Input data

******

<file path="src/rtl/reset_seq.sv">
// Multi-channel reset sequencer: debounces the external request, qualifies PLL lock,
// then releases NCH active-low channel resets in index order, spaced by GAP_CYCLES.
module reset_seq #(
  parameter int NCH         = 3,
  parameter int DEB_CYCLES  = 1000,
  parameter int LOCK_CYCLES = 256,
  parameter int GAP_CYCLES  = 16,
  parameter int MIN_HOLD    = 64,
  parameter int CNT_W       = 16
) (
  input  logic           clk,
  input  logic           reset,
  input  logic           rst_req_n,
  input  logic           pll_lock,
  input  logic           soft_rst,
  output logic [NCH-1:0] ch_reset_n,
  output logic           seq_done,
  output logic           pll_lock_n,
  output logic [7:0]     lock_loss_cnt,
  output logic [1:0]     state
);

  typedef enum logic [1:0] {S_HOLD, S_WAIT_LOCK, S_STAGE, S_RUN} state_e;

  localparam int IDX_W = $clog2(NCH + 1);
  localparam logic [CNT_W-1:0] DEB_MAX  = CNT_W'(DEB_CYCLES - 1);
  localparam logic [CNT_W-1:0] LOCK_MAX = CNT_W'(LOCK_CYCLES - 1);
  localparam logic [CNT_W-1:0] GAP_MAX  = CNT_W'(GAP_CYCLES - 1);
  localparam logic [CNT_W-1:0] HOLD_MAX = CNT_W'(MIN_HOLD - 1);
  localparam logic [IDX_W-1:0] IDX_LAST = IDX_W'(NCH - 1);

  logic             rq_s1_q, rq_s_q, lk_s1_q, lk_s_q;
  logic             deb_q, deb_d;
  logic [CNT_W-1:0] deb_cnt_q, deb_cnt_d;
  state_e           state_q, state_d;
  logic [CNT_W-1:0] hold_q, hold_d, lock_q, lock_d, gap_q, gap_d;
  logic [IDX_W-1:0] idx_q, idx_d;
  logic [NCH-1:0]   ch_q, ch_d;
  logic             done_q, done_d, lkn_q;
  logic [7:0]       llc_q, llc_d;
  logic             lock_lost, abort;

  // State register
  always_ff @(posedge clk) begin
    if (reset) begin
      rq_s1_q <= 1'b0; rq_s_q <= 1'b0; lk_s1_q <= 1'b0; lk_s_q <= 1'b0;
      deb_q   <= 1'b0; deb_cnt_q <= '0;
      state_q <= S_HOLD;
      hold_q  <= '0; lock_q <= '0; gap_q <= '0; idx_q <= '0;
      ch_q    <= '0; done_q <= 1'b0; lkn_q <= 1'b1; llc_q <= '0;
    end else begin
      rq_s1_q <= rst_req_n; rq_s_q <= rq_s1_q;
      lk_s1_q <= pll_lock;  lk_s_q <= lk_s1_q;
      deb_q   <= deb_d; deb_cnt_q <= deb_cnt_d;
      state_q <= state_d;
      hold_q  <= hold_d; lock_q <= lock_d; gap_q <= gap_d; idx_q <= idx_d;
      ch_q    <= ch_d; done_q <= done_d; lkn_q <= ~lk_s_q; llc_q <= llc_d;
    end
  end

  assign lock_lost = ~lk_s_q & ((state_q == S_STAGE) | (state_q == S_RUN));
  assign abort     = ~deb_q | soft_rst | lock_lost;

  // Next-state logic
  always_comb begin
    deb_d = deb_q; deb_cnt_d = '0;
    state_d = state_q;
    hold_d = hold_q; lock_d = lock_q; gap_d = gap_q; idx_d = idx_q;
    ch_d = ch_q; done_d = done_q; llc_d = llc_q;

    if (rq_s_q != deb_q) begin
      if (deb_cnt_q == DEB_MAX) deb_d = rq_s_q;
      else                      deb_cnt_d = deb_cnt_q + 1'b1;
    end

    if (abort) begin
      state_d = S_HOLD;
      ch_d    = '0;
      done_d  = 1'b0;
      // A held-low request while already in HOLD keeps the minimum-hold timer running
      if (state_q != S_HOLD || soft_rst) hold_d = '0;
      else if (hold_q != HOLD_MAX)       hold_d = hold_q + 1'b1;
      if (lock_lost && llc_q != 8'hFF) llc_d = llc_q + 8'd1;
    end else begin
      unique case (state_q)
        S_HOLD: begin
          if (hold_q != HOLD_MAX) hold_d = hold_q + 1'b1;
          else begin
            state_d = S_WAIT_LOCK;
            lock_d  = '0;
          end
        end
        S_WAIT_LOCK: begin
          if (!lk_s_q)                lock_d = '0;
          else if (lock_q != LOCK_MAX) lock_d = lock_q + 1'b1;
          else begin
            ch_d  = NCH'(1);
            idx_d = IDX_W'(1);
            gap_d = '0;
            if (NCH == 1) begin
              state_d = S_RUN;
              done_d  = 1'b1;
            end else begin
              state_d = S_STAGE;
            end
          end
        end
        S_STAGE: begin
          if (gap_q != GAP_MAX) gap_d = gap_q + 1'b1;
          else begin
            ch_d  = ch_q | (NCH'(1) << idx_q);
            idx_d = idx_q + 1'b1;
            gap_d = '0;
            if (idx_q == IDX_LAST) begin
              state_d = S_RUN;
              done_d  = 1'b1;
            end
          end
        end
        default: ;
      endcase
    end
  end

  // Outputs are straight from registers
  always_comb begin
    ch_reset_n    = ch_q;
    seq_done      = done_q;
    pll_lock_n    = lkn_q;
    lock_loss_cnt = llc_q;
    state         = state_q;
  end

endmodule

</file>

******

Task details
Write out all of the records once more, exactly.

Your solution
<file path="src/rtl/reset_seq.sv">
// Multi-channel reset sequencer: debounces the external request, qualifies PLL lock,
// then releases NCH active-low channel resets in index order, spaced by GAP_CYCLES.
module reset_seq #(
  parameter int NCH         = 3,
  parameter int DEB_CYCLES  = 1000,
  parameter int LOCK_CYCLES = 256,
  parameter int GAP_CYCLES  = 16,
  parameter int MIN_HOLD    = 64,
  parameter int CNT_W       = 16
) (
  input  logic           clk,
  input  logic           reset,
  input  logic           rst_req_n,
  input  logic           pll_lock,
  input  logic           soft_rst,
  output logic [NCH-1:0] ch_reset_n,
  output logic           seq_done,
  output logic           pll_lock_n,
  output logic [7:0]     lock_loss_cnt,
  output logic [1:0]     state
);

  typedef enum logic [1:0] {S_HOLD, S_WAIT_LOCK, S_STAGE, S_RUN} state_e;

  localparam int IDX_W = $clog2(NCH + 1);
  localparam logic [CNT_W-1:0] DEB_MAX  = CNT_W'(DEB_CYCLES - 1);
  localparam logic [CNT_W-1:0] LOCK_MAX = CNT_W'(LOCK_CYCLES - 1);
  localparam logic [CNT_W-1:0] GAP_MAX  = CNT_W'(GAP_CYCLES - 1);
  localparam logic [CNT_W-1:0] HOLD_MAX = CNT_W'(MIN_HOLD - 1);
  localparam logic [IDX_W-1:0] IDX_LAST = IDX_W'(NCH - 1);

  logic             rq_s1_q, rq_s_q, lk_s1_q, lk_s_q;
  logic             deb_q, deb_d;
  logic [CNT_W-1:0] deb_cnt_q, deb_cnt_d;
  state_e           state_q, state_d;
  logic [CNT_W-1:0] hold_q, hold_d, lock_q, lock_d, gap_q, gap_d;
  logic [IDX_W-1:0] idx_q, idx_d;
  logic [NCH-1:0]   ch_q, ch_d;
  logic             done_q, done_d, lkn_q;
  logic [7:0]       llc_q, llc_d;
  logic             lock_lost, abort;

  // State register
  always_ff @(posedge clk) begin
    if (reset) begin
      rq_s1_q <= 1'b0; rq_s_q <= 1'b0; lk_s1_q <= 1'b0; lk_s_q <= 1'b0;
      deb_q   <= 1'b0; deb_cnt_q <= '0;
      state_q <= S_HOLD;
      hold_q  <= '0; lock_q <= '0; gap_q <= '0; idx_q <= '0;
      ch_q    <= '0; done_q <= 1'b0; lkn_q <= 1'b1; llc_q <= '0;
    end else begin
      rq_s1_q <= rst_req_n; rq_s_q <= rq_s1_q;
      lk_s1_q <= pll_lock;  lk_s_q <= lk_s1_q;
      deb_q   <= deb_d; deb_cnt_q <= deb_cnt_d;
      state_q <= state_d;
      hold_q  <= hold_d; lock_q <= lock_d; gap_q <= gap_d; idx_q <= idx_d;
      ch_q    <= ch_d; done_q <= done_d; lkn_q <= ~lk_s_q; llc_q <= llc_d;
    end
  end

  assign lock_lost = ~lk_s_q & ((state_q == S_STAGE) | (state_q == S_RUN));
  assign abort     = ~deb_q | soft_rst | lock_lost;

  // Next-state logic
  always_comb begin
    deb_d = deb_q; deb_cnt_d = '0;
    state_d = state_q;
    hold_d = hold_q; lock_d = lock_q; gap_d = gap_q; idx_d = idx_q;
    ch_d = ch_q; done_d = done_q; llc_d = llc_q;

    if (rq_s_q != deb_q) begin
      if (deb_cnt_q == DEB_MAX) deb_d = rq_s_q;
      else                      deb_cnt_d = deb_cnt_q + 1'b1;
    end

    if (abort) begin
      state_d = S_HOLD;
      ch_d    = '0;
      done_d  = 1'b0;
      // A held-low request while already in HOLD keeps the minimum-hold timer running
      if (state_q != S_HOLD || soft_rst) hold_d = '0;
      else if (hold_q != HOLD_MAX)       hold_d = hold_q + 1'b1;
      if (lock_lost && llc_q != 8'hFF) llc_d = llc_q + 8'd1;
    end else begin
      unique case (state_q)
        S_HOLD: begin
          if (hold_q != HOLD_MAX) hold_d = hold_q + 1'b1;
          else begin
            state_d = S_WAIT_LOCK;
            lock_d  = '0;
          end
        end
        S_WAIT_LOCK: begin
          if (!lk_s_q)                lock_d = '0;
          else if (lock_q != LOCK_MAX) lock_d = lock_q + 1'b1;
          else begin
            ch_d  = NCH'(1);
            idx_d = IDX_W'(1);
            gap_d = '0;
            if (NCH == 1) begin
              state_d = S_RUN;
              done_d  = 1'b1;
            end else begin
              state_d = S_STAGE;
            end
          end
        end
        S_STAGE: begin
          if (gap_q != GAP_MAX) gap_d = gap_q + 1'b1;
          else begin
            ch_d  = ch_q | (NCH'(1) << idx_q);
            idx_d = idx_q + 1'b1;
            gap_d = '0;
            if (idx_q == IDX_LAST) begin
              state_d = S_RUN;
              done_d  = 1'b1;
            end
          end
        end
        default: ;
      endcase
    end
  end

  // Outputs are straight from registers
  always_comb begin
    ch_reset_n    = ch_q;
    seq_done      = done_q;
    pll_lock_n    = lkn_q;
    lock_loss_cnt = llc_q;
    state         = state_q;
  end

endmodule

</file>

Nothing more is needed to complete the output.